**YOUR INSTRUCTIONS:**
In the records below, find the line containing "instances_no_fill = 3493" and the line containing "with a tool"; please repeat exactly the lines from one to the other, both included, and nothing more.

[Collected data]

_ _ _ _

==> inputs of run E <==
// sample_dsp
module sample_dsp(
	input         clk_20M,
	input         rst_n,
	input         WR,
	input         RD,
	input         CS0,
	input  [7:0]  DSP_Add,
	input  [15:0] DSP_Data_in,
	output [15:0] DSP_Data_out,
	output        DSP_Data_oe,
	input  [6:0]  chAn,
	input  [6:0]  chBn,
	input  [15:0] data_in,
	input         busy0,
	output [3:0]  LED,
	output        cs0_n,
	output        cs1_n,
	output        convst,
	output        enc_rst
);
export LEC_CHECK = 0
export CAP_MARGIN = 20
export CELL_PAD_IN_SITES_GLOBAL_PLACEMENT = 0
export CORE_MARGIN = 2
export CORE_UTILIZATION = 56
export GPL_ROUTABILITY_DRIVEN = 0
export GPL_TIMING_DRIVEN = 1
export PLACE_DENSITY_LB_ADDON = 0.11
export SETUP_SLACK_MARGIN = -0.39
export SLEW_MARGIN = 20
export TNS_END_PERCENT = 70
create_clock -name core_clock -period 6.14 [get_ports {clk_20M}]
run.sh (not shown) runs the stock make flow with config.mk's settings and CLKGATE_MAP_FILE=.
==> run F (differences from run E) <==
==> flow/config.mk (replaced) <==
export PLATFORM = sky130hd
export DESIGN_NAME = sample_dsp
export DESIGN_NICKNAME = sample_dsp
export VERILOG_FILES = /design/flow/design.v
export SDC_FILE = /design/flow/constraint.sdc
export NUM_CORES = 4
export LEC_CHECK = 0
export CAP_MARGIN = 20
export CELL_PAD_IN_SITES_DETAIL_PLACEMENT = 1
export CORE_MARGIN = 2
export CORE_UTILIZATION = 64
export GPL_TIMING_DRIVEN = 0
export SLEW_MARGIN = 30
==> flow/constraint.sdc (replaced) <==
create_clock -name core_clock -period 5.0 [get_ports {clk_20M}]
set_input_delay 1.0000 -clock core_clock [delete_from_list [all_inputs] [get_ports {clk_20M}]]
set_output_delay 1.0000 -clock core_clock [all_outputs]
set_load 0.01 [all_outputs]
==> run X (differences from run E) <==
--- a/flow/config.mk
+++ b/flow/config.mk
@@ -8,10 +8,10 @@
 export CAP_MARGIN = 20
 export CELL_PAD_IN_SITES_GLOBAL_PLACEMENT = 0
 export CORE_MARGIN = 2
-export CORE_UTILIZATION = 56
-export GPL_ROUTABILITY_DRIVEN = 0
+export CORE_UTILIZATION = 58
+export GPL_ROUTABILITY_DRIVEN = 1
 export GPL_TIMING_DRIVEN = 1
-export PLACE_DENSITY_LB_ADDON = 0.11
-export SETUP_SLACK_MARGIN = -0.39
+export PLACE_DENSITY = 0.6
+export SETUP_SLACK_MARGIN = 1.2
 export SLEW_MARGIN = 20
 export TNS_END_PERCENT = 70
==> flow/constraint.sdc (replaced) <==
create_clock -name core_clock -period 4.58 [get_ports {clk_20M}]
set_input_delay 0.9160 -clock core_clock [delete_from_list [all_inputs] [get_ports {clk_20M}]]
set_output_delay 0.9160 -clock core_clock [all_outputs]
set_load 0.01 [all_outputs]
==> run summary <==
This note records the results obtained with Yosys and OpenROAD.

Status
The run finished with no timing, DRC or antenna violations.

Drt
The detailed-route wire length on metal 1 is 38400 µm. The detailed-route vias per instance is 6.360.

Finish
Per the layout area report, the register area comes to 14920 µm². The proportion of final cell area spent on non-clock buffers is 0.05449. The register fraction of the total cell area is 0.4194.

GRT
For this run the aggregate overflow at the end of global routing stands at 0.

Clock network
TritonCTS built the clock tree.

Final timing
Per the final report, max-transition violations number 0.
The numbers above come from run X.

==> run summary <==
This note records the results obtained with Yosys and OpenROAD.

Drt
The routed wirelength on the met1 layer is recorded as 36450 µm. The detailed-route vias per instance is 6.340.

Final timing
For reference, the final report shows the max-slew violation count at 0.

Finish
Measured on the final layout, buffering overhead outside the clock network stands at 0.03465. The layout report gives the register share of total cell area as 0.4370. The area taken by flip-flops and latches is 14900 µm².

GRT
The residual overflow from global routing is 0.

Status
The flow ran to the end and the layout has no timing, DRC or antenna violations.
The numbers above come from run E.

==> run summary <==
This note records the results obtained with Yosys and OpenROAD.

Yosys
The multiplexer share of the synthesized area is 0.1659. The combinational family with the most area after synthesis is multiplexers. In the synthesized netlist the async set-or-reset flop fraction comes to 1.000. The number of cells in Yosys stat is 2726. The area fraction of the largest cell type after synthesis is 0.4840. The instance count of the mapped netlist is 2726.

Die
The pre-placement core utilization is 0.6514.

GRT
For this run the aggregate overflow at the end of global routing stands at 183.

Status
The flow did not finish. The tool reported: "[ERROR GRT-0232] Routing congestion too high. Check the congestion heatmap in the GUI". Per the run summary, the flow got no further than global routing (5_1_grt).

Placed design
The cell total after placement is 3426.

Clock network
The clock sink count is 595. The post-CTS setup repair buffer count is 2. The count of cells resized by post-cts repair is 10.

The hold buffer count at cts is 0.
The numbers above come from run F.


========
==> inputs of run a <==
Starting RTL as in the previous note.
export LEC_CHECK = 0
export ABC_AREA = 1
export CAP_MARGIN = 5
export CORE_MARGIN = 2
export CORE_UTILIZATION = 72
export CTS_CLUSTER_DIAMETER = 368
export CTS_CLUSTER_SIZE = 14
export PLACE_DENSITY_LB_ADDON = 0.3
export SETUP_SLACK_MARGIN = -0.16
export SLEW_MARGIN = 20
create_clock -name core_clock -period 2.46 [get_ports {clk_20M}]
==> run b: changes against run a <==
==> flow/config.mk (replaced) <==
export PLATFORM = sky130hd
export DESIGN_NAME = sample_dsp
export DESIGN_NICKNAME = sample_dsp
export VERILOG_FILES = /design/flow/design.v
export SDC_FILE = /design/flow/constraint.sdc
export NUM_CORES = 4
export LEC_CHECK = 0
export ABC_AREA = 1
export CAP_MARGIN = 20
export CORE_ASPECT_RATIO = 0.5
export CORE_MARGIN = 2
export CORE_UTILIZATION = 72
export CTS_CLUSTER_DIAMETER = 399
export CTS_CLUSTER_SIZE = 100
export HOLD_SLACK_MARGIN = 0.29
export PLACE_DENSITY = 0.39
export SETUP_SLACK_MARGIN = 0.67
export SLEW_MARGIN = 20
==> flow/constraint.sdc (replaced) <==
create_clock -name core_clock -period 2.26 [get_ports {clk_20M}]
set_input_delay 0.4520 -clock core_clock [delete_from_list [all_inputs] [get_ports {clk_20M}]]
set_output_delay 0.4520 -clock core_clock [all_outputs]
set_load 0.01 [all_outputs]
==> run c: changes against run a <==
==> flow/config.mk (replaced) <==
export PLATFORM = sky130hd
export DESIGN_NAME = sample_dsp
export DESIGN_NICKNAME = sample_dsp
export VERILOG_FILES = /design/flow/design.v
export SDC_FILE = /design/flow/constraint.sdc
export NUM_CORES = 4
export LEC_CHECK = 0
export CAP_MARGIN = 20
export CELL_PAD_IN_SITES_GLOBAL_PLACEMENT = 0
export CORE_MARGIN = 2
export CORE_UTILIZATION = 60
export GPL_ROUTABILITY_DRIVEN = 1
export GPL_TIMING_DRIVEN = 1
export PLACE_DENSITY = 0.6
export SETUP_SLACK_MARGIN = -0.35
export SLEW_MARGIN = 20
export TNS_END_PERCENT = 70
==> flow/constraint.sdc (replaced) <==
create_clock -name core_clock -period 4.58 [get_ports {clk_20M}]
set_input_delay 0.9160 -clock core_clock [delete_from_list [all_inputs] [get_ports {clk_20M}]]
set_output_delay 0.9160 -clock core_clock [all_outputs]
set_load 0.01 [all_outputs]
==> impl_metrics.toml <==
# physical design summary
[final_layout]
instances_no_fill = 3493
multi_input_comb_cells = 1925
nonClkBufAreaFrac_pct = 4.12

[worst_setup_path]
start_kind = "flop"
path_max_fanout = 14
r2r_cells = 17
slowest_stage = "a2111oi_0"

[synth]
postSynthNetCount = 2900
xor_share_pct = 3.22
top_logic_kind = "multiplexers"

[final_timing]
holdWs_ns = 0.310

[route]
wl_um = 82000
highest_layer = "met5"
drc = 0

[global_routing]
grt_overflow = 0

[outcome]
outcome = "finished clean"

[pwr]
comb_power_mw = 2.67

[clocking]
post-cts-setup-buffers = 0
-- figures above: run c

==> impl_metrics.toml <==
# implementation run metrics
[synth]
edf_count = 0
postSynthNetCount = 4180
xor_share_pct = 2.13
top_logic_kind = "simple AND/OR/NAND/NOR gates"
ys_sh_simple_pct = 27.7

[global_routing]
grt_overflow = 280

[outcome]
outcome = "aborted with a tool error"
error = "[ERROR GRT-0232] Routing congestion too high. Check the congestion heatmap in the GUI."
stop_stage = "global routing"

[clocking]
post-cts-setup-buffers = 101

[placement]
placed_cell_area_sq_um = 35200
-- figures above: run b

==> impl_metrics.toml <==
# physical design summary
[outcome]
outcome = "failed layout checks"
violatedChecks = "setup timing"

[final_timing]
setup_viol = 1
holdWs_ns = 0.297
layout_setup_ws_ns = -0.00684

[pwr]
comb_power_mw = 4.53

[synth]
top_logic_kind = "simple AND/OR/NAND/NOR gates"

[final_layout]
nonClkBufAreaFrac_pct = 7.38
multi_input_comb_cells = 2958

[worst_setup_path]
r2r_cells = 15
path_max_fanout = 16

[route]
drc = 0
-- figures above: run a


========
==> wip/violet: inputs <==
sample_dsp again, from the RTL that the note above started with.
make LEC_CHECK=0 ABC_AREA=1 CAP_MARGIN=20 CORE_MARGIN=2 CORE_UTILIZATION=70 CTS_CLUSTER_DIAMETER=206 CTS_CLUSTER_SIZE=76 PLACE_DENSITY_LB_ADDON=0.09 SETUP_SLACK_MARGIN=0.67 SLEW_MARGIN=20 finish   # period 2.28 ns
==> inputs of wip/zinc, as changes to wip/violet <==
ABC_AREA = default   (was 1)
CAP_MARGIN = 5   (was 20)
CORE_UTILIZATION = 72   (was 70)
CTS_CLUSTER_DIAMETER = 88   (was 206)
CTS_CLUSTER_SIZE = default   (was 76)
PLACE_DENSITY = 0.67   (was default)
PLACE_DENSITY_LB_ADDON = default   (was 0.09)
SETUP_SLACK_MARGIN = 0.88   (was 0.67)
==> flow/constraint.sdc (replaced) <==
create_clock -name core_clock -period 3.56 [get_ports {clk_20M}]
set_input_delay 0.7120 -clock core_clock [delete_from_list [all_inputs] [get_ports {clk_20M}]]
set_output_delay 0.7120 -clock core_clock [all_outputs]
set_load 0.01 [all_outputs]
==> results <==
Status: wip/zinc failed layout checks; wip/violet stopped before the end
Failing step: wip/zinc -; wip/violet global routing
Reasons for failing layout checks: wip/zinc negative setup slack; wip/violet -
Resized cells post-CTS: wip/zinc 154; wip/violet 449
Placed Instance Area: wip/zinc 32800 um^2; wip/violet 35100 um^2
Mean area per synthesized cell: wip/zinc 11.2 um^2; wip/violet 7.79 um^2
Synth Cell Area: wip/zinc 30500 um^2; wip/violet 31200 um^2
Pre-CTS setup slack: wip/zinc -0.00602 ns; wip/violet -0.294 ns
Area figure in the yosys stat output: wip/zinc 30500 um^2; wip/violet 31200 um^2
Largest type area fraction: wip/zinc 48.4%; wip/violet 47.2%
Clock buffer count from CTS: wip/zinc 58; wip/violet 11
Placement row count: wip/zinc 75; wip/violet 77
Chip Height: wip/zinc 210 um; wip/violet 215 um
Area share of and-or/or-and cells after synthesis: wip/zinc 14.2%; wip/violet 11.5%
Horizontal extent of the die: wip/zinc 210 um; wip/violet 215 um
Buffers inserted by post-CTS timing repair: wip/zinc 113; wip/violet 123
Number of placed cells counting well taps: wip/zinc 3296; wip/violet 4717
Level count of the clock H-tree: wip/zinc 2; wip/violet 1
Share of the synthesized netlist area taken by xor and xnor gates: wip/zinc 3.22%; wip/violet 2.13%
Die Area: wip/zinc 44000 um^2; wip/violet 46300 um^2
And+or+nand+nor area frac: wip/zinc 9.31%; wip/violet 27.7%

========
==> inputs of onyx <==
sample_dsp again, from the RTL that the note above started with.
Design sample_dsp, start of the top module:
module sample_dsp(
	input         clk_20M,
	input         rst_n,
	input         WR,
	input         RD,
	input         CS0,
	input  [7:0]  DSP_Add,
	input  [15:0] DSP_Data_in,
	output [15:0] DSP_Data_out,
	output        DSP_Data_oe,
	input  [6:0]  chAn,
	input  [6:0]  chBn,
	input  [15:0] data_in,
	input         busy0,
	output [3:0]  LED,
	output        cs0_n,
	output        cs1_n,
	output        convst,
	output        enc_rst
);
	wire        clk_1M, tick_1M;
	wire        IncEncoderRd;
	wire [15:0] inc0, inc1, inc2, inc3, inc4, inc5, inc6;
	wire [15:0] abs0, abs1, abs2, abs3, abs4, abs5, abs6, abs7;
	wire [15:0] abs8, abs9, absA, absB, absC, absD, absE, absF;
	clk_1M inst45(.clk0(clk_20M), .rst_n(rst_n), .clk_1M(clk_1M), .tick(tick_1M));
	IncEncoderGroup inst(
		.clk_encoder(clk_20M), .en(tick_1M), .rst_n(rst_n), .RD(IncEncoderRd),
		.chA(~chAn), .chB(~chBn),
		.data_out0(inc0), .data_out1(inc1), .data_out2(inc2), .data_out3(inc3),
		.data_out4(inc4), .data_out5(inc5), .data_out6(inc6));
	AbsEncoder inst1(
		.clk(clk_20M), .clk_rd(IncEncoderRd), .rst_n(rst_n),
  ...
Settings: LEC_CHECK=0, ABC_AREA=1, CAP_MARGIN=10, CELL_PAD_IN_SITES_DETAIL_PLACEMENT=2, CELL_PAD_IN_SITES_GLOBAL_PLACEMENT=1, CORE_ASPECT_RATIO=1.82, CORE_MARGIN=5, CORE_UTILIZATION=50, CTS_CLUSTER_SIZE=36, GPL_ROUTABILITY_DRIVEN=1, GPL_TIMING_DRIVEN=0, HOLD_SLACK_MARGIN=0.26, MAX_ROUTING_LAYER=met4, PLACE_DENSITY_LB_ADDON=0.11, SLEW_MARGIN=20, TNS_END_PERCENT=70; clock period 7.88 ns.
==> ember (differences from onyx) <==
Settings changed: ABC_AREA 1 to default, CAP_MARGIN 10 to 20, CELL_PAD_IN_SITES_DETAIL_PLACEMENT 2 to default, CELL_PAD_IN_SITES_GLOBAL_PLACEMENT 1 to 0, CORE_ASPECT_RATIO 1.82 to default, CORE_MARGIN 5 to 2, CORE_UTILIZATION 50 to 60, CTS_CLUSTER_SIZE 36 to default, GPL_ROUTABILITY_DRIVEN 1 to 0, GPL_TIMING_DRIVEN 0 to 1, HOLD_SLACK_MARGIN 0.26 to default, MAX_ROUTING_LAYER met4 to default, SETUP_SLACK_MARGIN from default to 1.23.
==> flow/constraint.sdc (replaced) <==
create_clock -name core_clock -period 4.64 [get_ports {clk_20M}]
set_input_delay 0.9280 -clock core_clock [delete_from_list [all_inputs] [get_ports {clk_20M}]]
set_output_delay 0.9280 -clock core_clock [all_outputs]
set_load 0.01 [all_outputs]
==> harbor (differences from onyx) <==
Settings changed: ABC_AREA 1 to default, CAP_MARGIN 10 to 20, CELL_PAD_IN_SITES_DETAIL_PLACEMENT 2 to 1, CELL_PAD_IN_SITES_GLOBAL_PLACEMENT 1 to default, CORE_ASPECT_RATIO 1.82 to default, CORE_MARGIN 5 to 2, CORE_UTILIZATION 50 to 40, CTS_CLUSTER_SIZE 36 to default, GPL_ROUTABILITY_DRIVEN 1 to default, GPL_TIMING_DRIVEN 0 to default, HOLD_SLACK_MARGIN 0.26 to default, MAX_ROUTING_LAYER met4 to default, PLACE_DENSITY_LB_ADDON 0.11 to default, SLEW_MARGIN 20 to 5, TNS_END_PERCENT 70 to default.
==> flow/constraint.sdc (replaced) <==
create_clock -name core_clock -period 5.0 [get_ports {clk_20M}]
set_input_delay 1.0000 -clock core_clock [delete_from_list [all_inputs] [get_ports {clk_20M}]]
set_output_delay 1.0000 -clock core_clock [all_outputs]
set_load 0.01 [all_outputs]
==> yarrow (differences from onyx) <==
Settings changed: CAP_MARGIN 10 to 20, CELL_PAD_IN_SITES_DETAIL_PLACEMENT 2 to default, CELL_PAD_IN_SITES_GLOBAL_PLACEMENT 1 to default, CORE_ASPECT_RATIO 1.82 to 0.69, CORE_MARGIN 5 to 2, CORE_UTILIZATION 50 to 72, CTS_CLUSTER_DIAMETER from default to 394, CTS_CLUSTER_SIZE 36 to 99, GPL_ROUTABILITY_DRIVEN 1 to default, GPL_TIMING_DRIVEN 0 to default, HOLD_SLACK_MARGIN 0.26 to default, MAX_ROUTING_LAYER met4 to default, PLACE_DENSITY_LB_ADDON 0.11 to default, SETUP_SLACK_MARGIN from default to 0.3, TNS_END_PERCENT 70 to default.
==> flow/constraint.sdc (replaced) <==
create_clock -name core_clock -period 2.1 [get_ports {clk_20M}]
set_input_delay 0.4200 -clock core_clock [delete_from_list [all_inputs] [get_ports {clk_20M}]]
set_output_delay 0.4200 -clock core_clock [all_outputs]
set_load 0.01 [all_outputs]
==> results <==
yarrow died in 5_1_grt, error DPL-0038. ember finished with timing, DRC and antenna clean. onyx died in 3_5_place_dp with DPL-0033. harbor completed with no timing, DRC or antenna violations.
In ember the fmax is larger than in harbor, by 30%.
Worst hold slack: harbor is higher than ember (99 ps).
Setup slack: ember is higher than harbor (660 ps).
Against harbor, the synthesized cell count of yarrow is larger by 47%.
Die area, lowest first: yarrow, ember, onyx, harbor.
Of ember and harbor, harbor has the higher sequential share of layout area (gap 0.85 points).
Of harbor and ember, ember has the higher critical path depth (gap 1).
==> figures <==
Result of the run: harbor finished clean; yarrow did not finish; ember finished clean; onyx did not finish
Stage where the flow stopped: harbor -; yarrow 5_1_grt; ember -; onyx 3_5_place_dp
Log Warnings: harbor 34; yarrow -; ember 37; onyx -
Hold-fix buffers, CTS: harbor 0; yarrow 1; ember 0; onyx -
Max Fanout on Critical Path: harbor 14; yarrow -; ember 7; onyx -
Setup violation total in the final timing report: harbor 0; yarrow -; ember 0; onyx -
Floorplan die height: harbor 280 um; yarrow 177 um; ember 229 um; onyx 347 um
Number of buffers other than clock buffers in the final layout: harbor 147; yarrow -; ember 226; onyx -
Flip-flop and latch power: harbor 6.61 mW; yarrow -; ember 7.08 mW; onyx -
Data required, critical path: harbor 5480 ps; yarrow -; ember 5170 ps; onyx -
Fraction of area in registers: harbor 0.428; yarrow -; ember 0.420; onyx -
Accumulated negative setup slack: harbor 0 ps; yarrow -; ember 0 ps; onyx -
Maximum ir drop on the vdd rail: harbor 0.254 mV; yarrow -; ember 0.303 mV; onyx -
Startpoint kind of the worst setup timing path: harbor register; yarrow -; ember register; onyx -
End of the worst register-to-register path: harbor inst.encoder_2.databuf[15]; yarrow -; ember inst.encoder_5.databuf[15]; onyx -
Number of placement rows: harbor 101; yarrow 63; ember 82; onyx 123
Power and IR drop assume default switching activity.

_ _ _ _

**EXERCISE OUTPUT:**
instances_no_fill = 3493
multi_input_comb_cells = 1925
nonClkBufAreaFrac_pct = 4.12

[worst_setup_path]
start_kind = "flop"
path_max_fanout = 14
r2r_cells = 17
slowest_stage = "a2111oi_0"

[synth]
postSynthNetCount = 2900
xor_share_pct = 3.22
top_logic_kind = "multiplexers"

[final_timing]
holdWs_ns = 0.310

[route]
wl_um = 82000
highest_layer = "met5"
drc = 0

[global_routing]
grt_overflow = 0

[outcome]
outcome = "finished clean"

[pwr]
comb_power_mw = 2.67

[clocking]
post-cts-setup-buffers = 0
-- figures above: run c

==> impl_metrics.toml <==
# implementation run metrics
[synth]
edf_count = 0
postSynthNetCount = 4180
xor_share_pct = 2.13
top_logic_kind = "simple AND/OR/NAND/NOR gates"
ys_sh_simple_pct = 27.7

[global_routing]
grt_overflow = 280

[outcome]
outcome = "aborted with a tool error"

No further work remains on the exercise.